Thrombocytopenic purpura after measles, mumps and rubella vaccination: a retrospective survey by the French Regional Pharmacovigilance Centres and Pasteur-Merieux Serums et Vaccins.
JONVILLE-BERA, ANNIE P. MD; AUTRET, ELISABETH MD; GALY-EYRAUD, CHRISTINE MD; HESSEL, LUC MD
Pediatric Infectious Disease Journal.
15(1):44-48, January 1996.
Background: Thrombocytopenic purpura (TP) after vaccination with measles, mumps and rubella has occasionally been reported.
Objectives: To evaluate the incidence and characteristics of thrombocytopenic purpura reported in France after measles, mumps or rubella vaccination with monovalent or multivalent vaccines.
Methods: A retrospective epidemiologic survey was conducted. All confirmed cases of TP reported spontaneously either to the French Regional Pharmacovigilance Centres or to the manufacturer (Pasteur-Merieux Serums et Vaccins) between 1984 and June 30, 1992, were reviewed.
Results: Sixty cases of TP in children between 1 and 11 years of age occurred 2 to 45 days after administration of 1 of 7 vaccines. The reported incidence of TP varied from 0.17 and 0.23/100 000 doses of measles or rubella vaccines, respectively, given alone to 0.87/100 000 doses of combined measles-rubella vaccines and 0.95/100 000 doses of the measles-mumps-rubella vaccine. The mean platelet count was 8000 /- 6000/mm3 and was lower than 10 000/mm3 in 58% of cases. The immediate outcome was favorable in 89.5 of cases.

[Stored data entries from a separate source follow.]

**config.mk**
```make
export PLATFORM = sky130hd
export DESIGN_NAME = keypad_scan_config
export DESIGN_NICKNAME = d
export VERILOG_FILES = /design/src/hw/keypad_scan_pkg.sv /design/src/hw/row_pulse_timer.sv /design/src/hw/keypad_scan_config.sv
export VERILOG_INCLUDE_DIRS = /design/src /design/src/hw
export SDC_FILE = /design/constraint.sdc
export NUM_CORES = 1
export LEC_CHECK = 0
export BUFFER_PORTS_ARGS = -buffer_cell sky130_fd_sc_hd__buf_2
export CORE_MARGIN = 2
export CORE_UTILIZATION = 45
export DETAILED_ROUTE_END_ITERATION = 8
export PLACE_DENSITY = 0.71
export SLEW_MARGIN = 20
export SYNTH_ARGS = -nofsm -noshare
export SYNTH_HDL_FRONTEND = slang
export SYNTH_SLANG_ARGS = --single-unit
```
**constraint.sdc**
```tcl
create_clock -name clk -period 8.31 [get_ports clk]
set_clock_uncertainty 0.05 [all_clocks]
set_input_delay 1.2465 -clock clk [delete_from_list [all_inputs] [get_ports clk]]
set_output_delay 1.2465 -clock clk [all_outputs]
set_load 0.01 [all_outputs]
```
**src/hw/keypad_scan_consts.svh**
```systemverilog
// Purpose: offsets, field positions, reset values and timing counts of the keypad scan configuration
// Assumes: byte offsets of the register map are used as indices; byte address is four times the index
// Notes:   definitions only
`ifndef KEYPAD_SCAN_CONSTS_SVH
`define KEYPAD_SCAN_CONSTS_SVH

`define ROW_TIMING_IDX        8'h61
`define ROW_ENABLE_IDX        8'h62
`define SCAN_CTRL_HI_IDX      8'h63
`define SCAN_CTRL_LO_IDX      8'h64
`define IRQ_STATUS_IDX        8'h70
`define IRQ_ENABLE_IDX        8'h71
`define IRQ_CLEAR_IDX         8'h72
`define SCAN_STATUS_IDX       8'h73

`define PW_SEL_MSB            7
`define PW_SEL_LSB            6
`define WAKE_EN_BIT           5
`define SCAN_COUNT_MSB        7
`define SCAN_COUNT_LSB        4
`define DEDICATED_MSB         3
`define SCAN_START_BIT        0
`define DEBOUNCE_MSB          7
`define DEBOUNCE_LSB          1

`define ROW_TIMING_RESET      8'hc0
`define ROW_ENABLE_RESET      8'h00
`define SCAN_CTRL_HI_RESET    8'h00
`define SCAN_CTRL_LO_RESET    8'h00
`define ROW_TIMING_WMASK      8'he0

`define PW_CODE_1X            2'h0
`define PW_CODE_16X           2'h1
`define PW_CODE_64X           2'h2
`define PW_CODE_128X          2'h3
`define PW_CYCLES_1X          8'd1
`define PW_CYCLES_16X         8'd16
`define PW_CYCLES_64X         8'd64
`define PW_CYCLES_128X        8'd128

`define CLK_HZ                25000000
`define DEBOUNCE_STEP_US      1000
`define DEBOUNCE_STEP_CYCLES  ((`CLK_HZ / 1000000) * `DEBOUNCE_STEP_US)

`define IRQ_ROW_DONE_BIT      0
`define IRQ_CYCLE_DONE_BIT    1
`define IRQ_WAKE_BIT          2
`define IRQ_WIDTH             3

`endif

```
**src/hw/keypad_scan_pkg.sv**
```systemverilog
// Purpose: shared types of the keypad scan configuration block
// Assumes: none
// Notes:   constants live in keypad_scan_consts.svh
package keypad_scan_pkg;

  typedef enum logic [2:0]
  {
    SCAN_IDLE  = 3'b001,
    SCAN_PULSE = 3'b010,
    SCAN_NEXT  = 3'b100
  } scan_state_type;

  typedef struct packed
  {
    logic [1:0] pulse_width_sel;
    logic       hibernate_wake_enable;
    logic [7:0] row_enable;
    logic [3:0] scan_count;
    logic [3:0] dedicated_column_select;
    logic [6:0] debounce_time;
    logic       scan_start;
  } scan_cfg_type;

  typedef struct packed
  {
    logic       scanning;
    logic [2:0] row_index;
    logic [3:0] cycles_done;
    logic       confirm;
  } scan_stat_type;

endpackage

```
**src/hw/row_pulse_timer.sv**
```systemverilog
// Purpose: measures the width of one row pulse
// Assumes: sleep_tick is a one-cycle pulse per period of the 32 kHz clock
// Notes:   in sleep the pulse lasts from start to the next sleep tick
`timescale 1ns/1ps
`include "keypad_scan_consts.svh"
module row_pulse_timer
  import keypad_scan_pkg::*;
(
  input  wire logic       clk,
  input  wire logic       rst,
  input  wire logic       start,
  input  wire logic       sleep_mode,
  input  wire logic       sleep_tick,
  input  wire logic [1:0] pulse_width_sel,
  output logic            done
);

  logic [7:0] count_reg;
  logic [7:0] count_next;
  logic       active_reg;
  logic       active_next;
  logic [7:0] width_cycles;
  logic       normal_end;
  logic       sleep_end;

  // width code decode
  assign width_cycles = (pulse_width_sel == `PW_CODE_1X)  ? `PW_CYCLES_1X  :
                        (pulse_width_sel == `PW_CODE_16X) ? `PW_CYCLES_16X :
                        (pulse_width_sel == `PW_CODE_64X) ? `PW_CYCLES_64X : `PW_CYCLES_128X;

  assign normal_end  = active_reg && !sleep_mode && (count_reg + 8'd1 >= width_cycles);
  // sleep uses one 32 kHz period
  assign sleep_end   = active_reg && sleep_mode && sleep_tick;
  assign done        = normal_end || sleep_end;
  assign active_next = start ? 1'b1 : (done ? 1'b0 : active_reg);
  assign count_next  = (start || !active_reg) ? 8'd0 : count_reg + 8'd1;

  always_ff @(posedge clk)
  begin
    if (rst)
    begin
      count_reg  <= 8'h00;
      active_reg <= 1'b0;
    end
    else
    begin
      count_reg  <= count_next;
      active_reg <= active_next;
    end
  end

endmodule

```
**src/hw/keypad_scan_config.sv**
```systemverilog
// Purpose: register file and row scan sequencer of a keypad matrix scanner, AHB-Lite slave
// Assumes: single word transfers; zero wait states; sleep and hibernate levels come from power control
// Notes:   row pins are open-drain style, low while driven, released and pulled up otherwise
// Contract
// Width code 00/01/10/11 holds a row 1/16/64/128 clocks; default 11.
// In sleep each row pulse lasts one 32 kHz period, ignoring the code.
// Each row enable bit includes its row in scanning; all cleared at reset.
// Scan count nibble sets cycles elapsed before key data is confirmed.
// Low four control bits turn columns 0-3 into dedicated keys; reset clear.
// Wake enable bit 5 lets a key press wake from hibernate; reset clear.
// Enabled rows are driven low one at a time; others released.
// Start bit begins scanning when one and stops it when zero.
// Bits 7:1 hold debounce time before a press is accepted.
`timescale 1ns/1ps
`include "keypad_scan_consts.svh"
module keypad_scan_config
  import keypad_scan_pkg::*;
(
  input  wire logic        clk,
  input  wire logic        rst,
  input  wire logic        hsel,
  input  wire logic [31:0] haddr,
  input  wire logic [1:0]  htrans,
  input  wire logic        hwrite,
  input  wire logic [2:0]  hsize,
  input  wire logic [31:0] hwdata,
  input  wire logic        hready,
  output logic             hreadyout,
  output logic             hresp,
  output logic [31:0]      hrdata,
  input  wire logic        sleep_mode,
  input  wire logic        sleep_tick,
  input  wire logic        hibernate,
  input  wire logic        key_sense,
  output logic [7:0]       row_out,
  output logic [7:0]       row_oe,
  output logic [3:0]       dedicated_column_select,
  output logic [6:0]       debounce_time,
  output logic             confirm_key,
  output logic             wake_request,
  output logic             irq
);

  logic [7:0]          row_timing_reg;
  logic [7:0]          row_enable_reg;
  logic [7:0]          ctrl_hi_reg;
  logic [7:0]          ctrl_lo_reg;
  logic [`IRQ_WIDTH-1:0] irq_status_reg;
  logic [`IRQ_WIDTH-1:0] irq_enable_reg;
  logic                wr_pend_reg;
  logic [7:0]          wr_idx_reg;
  logic [31:0]         hrdata_reg;
  scan_cfg_type        cfg;
  scan_stat_type       stat;
  scan_state_type      state_reg;
  scan_state_type      state_next;
  logic [2:0]          row_reg;
  logic [2:0]          row_next;
  logic [2:0]          first_row;
  logic [3:0]          cycle_reg;
  logic [3:0]          cycle_next;
  logic                confirm_reg;
  logic                wake_reg;
  logic                pulse_start;
  logic                pulse_done;
  logic                addr_phase;
  logic [7:0]          addr_idx;
  logic                rd_take;
  logic                wr_hit;
  logic [31:0]         rd_value;
  logic                last_row;
  logic                cycle_end;
  logic                row_done_evt;
  logic                wake_evt;
  logic [`IRQ_WIDTH-1:0] irq_events;
  logic [`IRQ_WIDTH-1:0] irq_clear;
  logic [7:0]          wdata_byte;

  function automatic logic [2:0] next_enabled_row(input logic [7:0] enables, input logic [2:0] from);
    logic [2:0] idx;
    logic [2:0] found;
    logic       hit;
    found = from;
    hit   = 1'b0;
    for (int i = 1; i <= 8; i++)
    begin
      idx = 3'(from + 3'(i));
      if (!hit && enables[idx])
      begin
        found = idx;
        hit   = 1'b1;
      end
    end
    return found;
  endfunction

  // Bus decode; one-word registers at four times the index
  assign addr_phase = hsel && hready && htrans[1];
  assign addr_idx   = haddr[9:2];
  assign rd_take    = addr_phase && !hwrite;
  assign wr_hit     = wr_pend_reg;
  assign wdata_byte = hwdata[7:0];
  assign hreadyout  = 1'b1;
  assign hresp      = 1'b0;
  assign hrdata     = hrdata_reg;

  assign cfg.pulse_width_sel         = row_timing_reg[`PW_SEL_MSB:`PW_SEL_LSB];
  assign cfg.hibernate_wake_enable   = row_timing_reg[`WAKE_EN_BIT];
  assign cfg.row_enable              = row_enable_reg;
  assign cfg.scan_count              = ctrl_hi_reg[`SCAN_COUNT_MSB:`SCAN_COUNT_LSB];
  assign cfg.dedicated_column_select = ctrl_hi_reg[`DEDICATED_MSB:0];
  assign cfg.debounce_time           = ctrl_lo_reg[`DEBOUNCE_MSB:`DEBOUNCE_LSB];
  assign cfg.scan_start              = ctrl_lo_reg[`SCAN_START_BIT];

  assign stat.scanning    = (state_reg != SCAN_IDLE);
  assign stat.row_index   = row_reg;
  assign stat.cycles_done = cycle_reg;
  assign stat.confirm     = confirm_reg;

  assign rd_value = (addr_idx == `ROW_TIMING_IDX)   ? {24'h000000, row_timing_reg} :
                    (addr_idx == `ROW_ENABLE_IDX)   ? {24'h000000, row_enable_reg} :
                    (addr_idx == `SCAN_CTRL_HI_IDX) ? {24'h000000, ctrl_hi_reg} :
                    (addr_idx == `SCAN_CTRL_LO_IDX) ? {24'h000000, ctrl_lo_reg} :
                    (addr_idx == `IRQ_STATUS_IDX)   ? {29'h00000000, irq_status_reg} :
                    (addr_idx == `IRQ_ENABLE_IDX)   ? {29'h00000000, irq_enable_reg} :
                    (addr_idx == `SCAN_STATUS_IDX)  ? {23'h000000, stat} : 32'h00000000;

  // dedicated columns handed to the column logic
  assign dedicated_column_select = cfg.dedicated_column_select;
  // debounce time handed to the debounce stage
  assign debounce_time = cfg.debounce_time;
  assign confirm_key   = confirm_reg;
  assign wake_request  = wake_reg;

  // one enabled row low, all others released
  assign row_out = 8'h00;
  assign row_oe  = (state_reg == SCAN_PULSE) ? (8'h01 << row_reg) : 8'h00;

  // rows with a clear enable are skipped
  assign row_next  = next_enabled_row(cfg.row_enable, row_reg);
  // Searching on from row 7 wraps to row 0, so idle loads the lowest enabled row first
  assign first_row = next_enabled_row(cfg.row_enable, 3'h7);
  assign last_row  = (row_next <= row_reg);
  assign cycle_end = (state_reg == SCAN_NEXT) && last_row;
  assign pulse_start = ((state_reg == SCAN_IDLE) && cfg.scan_start && (cfg.row_enable != 8'h00)) ||
                       ((state_reg == SCAN_NEXT) && cfg.scan_start && (cfg.row_enable != 8'h00));

  always_comb
  begin
    state_next = state_reg;
    unique case (state_reg)
      SCAN_IDLE:
      begin
        // start bit launches scanning
        if (pulse_start)
          state_next = SCAN_PULSE;
      end
      SCAN_PULSE:
      begin
        if (!cfg.scan_start)
          state_next = SCAN_IDLE;
        else if (pulse_done)
          state_next = SCAN_NEXT;
      end
      SCAN_NEXT:
      begin
        // clearing the start bit stops scanning
        state_next = pulse_start ? SCAN_PULSE : SCAN_IDLE;
      end
    endcase
  end

  // count whole cycles up to the programmed figure
  assign cycle_next = (state_reg == SCAN_IDLE) ? 4'h0 :
                      (cycle_end && (cycle_reg >= cfg.scan_count)) ? 4'h0 :
                      cycle_end ? 4'(cycle_reg + 4'h1) : cycle_reg;

  assign row_done_evt = (state_reg == SCAN_PULSE) && pulse_done;
  // wake only while enabled
  assign wake_evt   = hibernate && key_sense && cfg.hibernate_wake_enable;
  assign irq_events = {wake_evt, confirm_reg, row_done_evt};
  assign irq_clear  = (wr_hit && (wr_idx_reg == `IRQ_CLEAR_IDX)) ? wdata_byte[`IRQ_WIDTH-1:0] : '0;
  assign irq        = |(irq_status_reg & irq_enable_reg);

  row_pulse_timer u_timer
  (
    .clk             (clk),
    .rst             (rst),
    .start           (pulse_start),
    .sleep_mode      (sleep_mode),
    .sleep_tick      (sleep_tick),
    .pulse_width_sel (cfg.pulse_width_sel),
    .done            (pulse_done)
  );

  always_ff @(posedge clk)
  begin
    if (rst)
    begin
      wr_pend_reg <= 1'b0;
      wr_idx_reg  <= 8'h00;
      hrdata_reg  <= 32'h00000000;
    end
    else
    begin
      wr_pend_reg <= addr_phase && hwrite;
      wr_idx_reg  <= addr_idx;
      if (rd_take)
        hrdata_reg <= rd_value;
    end
  end

  // Register writes land in the data phase
  always_ff @(posedge clk)
  begin
    if (rst)
    begin
      // default width code 11; wake clear
      row_timing_reg <= `ROW_TIMING_RESET;
      // all rows off
      row_enable_reg <= `ROW_ENABLE_RESET;
      // dedicated keys clear
      ctrl_hi_reg    <= `SCAN_CTRL_HI_RESET;
      ctrl_lo_reg    <= `SCAN_CTRL_LO_RESET;
      irq_enable_reg <= '0;
    end
    else if (wr_hit)
    begin
      if (wr_idx_reg == `ROW_TIMING_IDX)
        row_timing_reg <= wdata_byte & `ROW_TIMING_WMASK;
      if (wr_idx_reg == `ROW_ENABLE_IDX)
        row_enable_reg <= wdata_byte;
      if (wr_idx_reg == `SCAN_CTRL_HI_IDX)
        ctrl_hi_reg <= wdata_byte;
      if (wr_idx_reg == `SCAN_CTRL_LO_IDX)
        ctrl_lo_reg <= wdata_byte;
      if (wr_idx_reg == `IRQ_ENABLE_IDX)
        irq_enable_reg <= wdata_byte[`IRQ_WIDTH-1:0];
    end
  end

  always_ff @(posedge clk)
  begin
    if (rst)
    begin
      state_reg      <= SCAN_IDLE;
      row_reg        <= 3'h0;
      cycle_reg      <= 4'h0;
      confirm_reg    <= 1'b0;
      wake_reg       <= 1'b0;
      irq_status_reg <= '0;
    end
    else
    begin
      state_reg      <= state_next;
      row_reg        <= (state_reg == SCAN_IDLE) ? first_row :
                        (state_reg == SCAN_NEXT) ? row_next : row_reg;
      cycle_reg      <= cycle_next;
      // confirm pulse after the programmed cycle count
      confirm_reg    <= cycle_end && (cycle_reg >= cfg.scan_count);
      wake_reg       <= wake_evt;
      // Set beats clear when both land together
      irq_status_reg <= (irq_status_reg & ~irq_clear) | irq_events;
    end
  end

endmodule

```
==> flow_metrics.py <==
metrics = {
    "run_status": {
        "status": "finished, final reports clean",
    },
    "clocking": {
        "cts-root-buf": "clkbuf_8",
        "hold_buffers": 0,
        "clk_latency_ns": 0.33,
        "cts_setup_buffers": 0,
        "cts.sink_count": 72,
        "cts_buffers": 9,
        "clk_path_buf_depth": 2,
        "cts_tree": "built",
        "clk_pin_slew_ns": 0.07,
        "htree_levels": 3,
        "ctsResizeCount": 0,
    },
    "floorplanning": {
        "core_um2": 10300,
        "start_util": 0.462,
        "ios": 142,
        "num_rows": 37,
        "die_x_um": 107,
        "die_area_um2": 11400,
        "chipHeight_um": 107,
    },
    "critical_path": {
        "max_stage_delay_ns": 0.95,
        "worstSetupStartpointType": "flop",
        "cp_top_family": "compound AO/OA/AOI/OAI gates",
        "rrSetupSlack_ns": 2.69,
        "crit_fanout": 20,
        "crit_buf_inv": 1,
        "criticalPathCategory": "flop to flop",
        "crit_required_ns": 8.49,
        "crit_slowest_cell": "dfxtp_1",
        "cp_cell_sequence": "inv_1, ha_1, mux4_2, mux2_4, a2111oi_1, o221ai_1, and2_1, ha_1, nor2b_1, o21ai_0, nand2b_1, a21oi_1, nor2b_1, or3_1, nor2_1",
        "endpoint_kind": "flop",
        "cp.arrival_ns": 5.80,
    },
    "sta": {
        "worst_slew_pin_slew_ns": 0.967,
        "setup_ws_ns": 2.69,
        "fin_crit_sh": 0.676,
        "rsz0062_at_grt": "false",
        "clock.fmax_mhz": 178,
        "setup_viol": 0,
        "slew_viol_final": 0,
        "finalHoldViolations": 0,
        "finalCriticalPeriod_ns": 5.62,
        "hold_slack_ns": 0.439,
        "relSlewSlack": 0.355,
        "tns_ns": 0,
    },
    "layout": {
        "multi_input_area_um2": 2910,
        "register_area_um2": 1440,
        "design_area_um2": 5040,
        "largest_register_ffs": 9,
        "fillers": 996,
        "final_util": 0.490,
        "layout.nets": 648,
        "antennaDiodeCount": 0,
        "layout-drive-gt1-share": 0.183,
        "syn_to_final_growth_pct": 6.20,
    },
    "yosys": {
        "synth.distinct_cells": 69,
        "synth_edf_count": 0,
        "ys_seq_elements": 72,
        "postSynthAreaPerCell_um2": 9.10,
        "yosysSeqAreaShare": 0.304,
        "synth_cells": 521,
        "synthArstFlopShare": 0,
        "ys_warn_count": 0,
        "netlist_area_um2": 4740,
        "synthFlopType": "dfxtp_1",
    },
    "place": {
        "finalWeightedCongestion": 0.858,
        "placed_cell_area_um2": 4850,
        "dp_slack_ns": 2.66,
        "hpwlAfterDp_mm": 8.01,
        "port_buffers": 56,
    },
    "detailed_routing": {
        "drc": 0,
        "totalWireLength_mm": 10.7,
        "wl_per_cell_um": 15.5,
        "dr.pass1.iters": 6,
        "drt-initial-drc-count": 221,
        "vias": 3850,
        "ant_nets": 0,
        "via_per_inst": 5.59,
    },
    "global_routing": {
        "grt_pass1_wl_mm": 17.1,
        "antenna_found_initial": 0,
        "grt_max_degree": 55,
        "grtUsageTotal": 0.188,
        "overflow": 0,
        "first_global_vias": 3436,
    },
    "pwr": {
        "powerDensity_nw_per_um2": 146,
        "ir_worst_vdd_v": 0.0000996,
        "leakagePower_nw": 2.31,
    },
    "run": {
        "drv_cap": 0,
    },
    "min_path": {
        "worstHoldPathType": "flop to flop",
    },
}
## worst register-to-register path: cells and delay by family, from the launching register on
family / cells / cell delay (ns)
buffers and inverters: 1 / 0.40
AND/OR/NAND/NOR: 6 / 0.91
multiplexers: 2 / 0.93
AO/OA/AOI/OAI: 4 / 1.25
adder cells (fa/ha/maj): 2 / 1.04
flip-flops: 1 / 0.95
## Yosys cell counts, types with 2 or more instances
| library cell | instances | area (um^2) |
|---|---|---|
| a211oi_1 | 3 | 22.5 |
| a21o_1 | 3 | 22.5 |
| a21oi_1 | 17 | 85.1 |
| a222oi_1 | 9 | 90.1 |
| a22o_1 | 4 | 35.0 |
| a22oi_1 | 3 | 22.5 |
| a31o_2 | 2 | 17.5 |
| and2_1 | 9 | 56.3 |
| and3_1 | 19 | 119 |
| and4_1 | 2 | 17.5 |
| buf_2 | 7 | 35.0 |
| buf_4 | 45 | 338 |
| buf_6 | 3 | 33.8 |
| clkbuf_1 | 15 | 56.3 |
| conb_1 | 2 | 7.51 |
| dfxtp_1 | 72 | 1440 |
| ha_1 | 21 | 263 |
| inv_1 | 11 | 41.3 |
| mux2_2 | 10 | 113 |
| mux2i_1 | 39 | 390 |
| mux4_1 | 5 | 131 |
| mux4_2 | 10 | 225 |
| nand2_1 | 31 | 116 |
| nand2b_1 | 11 | 68.8 |
| nand3_1 | 12 | 60.1 |
| nand4_1 | 3 | 18.8 |
| nand4b_1 | 2 | 17.5 |
| nor2_1 | 66 | 248 |
| nor2b_1 | 13 | 81.3 |
| nor3_1 | 6 | 30.0 |
| nor3b_1 | 5 | 37.5 |
| nor4_1 | 3 | 18.8 |
| o21ai_0 | 7 | 35.0 |
| o221ai_1 | 2 | 17.5 |
| o311ai_1 | 2 | 17.5 |
| o31ai_1 | 2 | 15.0 |
| or3_1 | 2 | 12.5 |
| xnor2_1 | 7 | 61.3 |
| xor2_1 | 6 | 52.6 |
## cell type report
class / count / share of cell area
clock inverters: 3 / 0.00845
flip-flops and latches: 72 / 0.286
repair buffers: 57 / 0.0571
multi-input cells: 397 / 0.577
clock buffers: 12 / 0.0288
inverters: 12 / 0.00894
well taps: 136 / 0.0338
## worst paths after layout
kind	startpoint	to	cells after the start
max	row_reg[0]	cycle_reg[3]	15
min	u_timer.active_reg	state_reg[1]	1
max reg2reg	row_reg[0]	cycle_reg[3]	15
min reg2reg	u_timer.active_reg	state_reg[1]	1
## layer usage
metal / up-vias / GRT usage / part of all wire
met1: 1827 / 0.249 / 0.46
met3: 14 / 0.0383 / 0.066
met5: - / 0 / 0
met2: 163 / 0.308 / 0.46
li1: 1846 / - / -
met4: 0 / 0.0584 / 0.014
## power breakdown
part           switching [mW]  internal, mW
Clock                   0.122         0.145
Combinational          0.0586        0.0426
Sequential             0.0168         0.351
Total                   0.197         0.538
## through the flow
| step | cells | power, mW |
|---|---|---|
| final | 689 | 0.736 |
| after global routing | 689 | 0.771 |
| after CTS | 689 | 0.743 |
| after detailed placement | 674 | 0.477 |
| after global placement | 674 | 0.473 |
| after floorplan | 552 | 0.465 |
## placed cells by master, fill, tap and decap left out, types with 11 or more instances in the layout
cell type / Yosys / routed
a21oi_1: 17 / 17
and3_1: 19 / 19
buf_2: 7 / 56
conb_1: 2 / 33
dfxtp_1: 72 / 72
ha_1: 21 / 21
inv_1: 11 / 11
mux2i_1: 39 / 39
nand2_1: 31 / 31
nand2b_1: 11 / 11
nand3_1: 12 / 12
nor2_1: 66 / 66
nor2b_1: 13 / 13
## kinds of logic after synthesis
family                     synth area share
and+or+nand+nor                       0.211
buffers and inverters                 0.108
DFF                                   0.304
AOI/OAI and AO/OA                     0.112
muxes                                 0.184
adders and majority gates            0.0554
xor gates and xnor gates             0.0240
other                               0.00158
No activity file was read; power rests on OpenSTA's default activity.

Conclusions: According to the clinical course and biologic findings, vaccine-associated TP appears to be similar to that occurring after natural measles or rubella infections and is not distinguishable from acute childhood idiopathic thrombocytopenic purpura not associated with vaccination. Such observations, combined with a clear temporal relationship between measles-mumps-rubella vaccination and the occurrence of TP, make a causal relationship highly plausible. Nevertheless the incidence of these events remains relatively low with a favorable immediate outcome.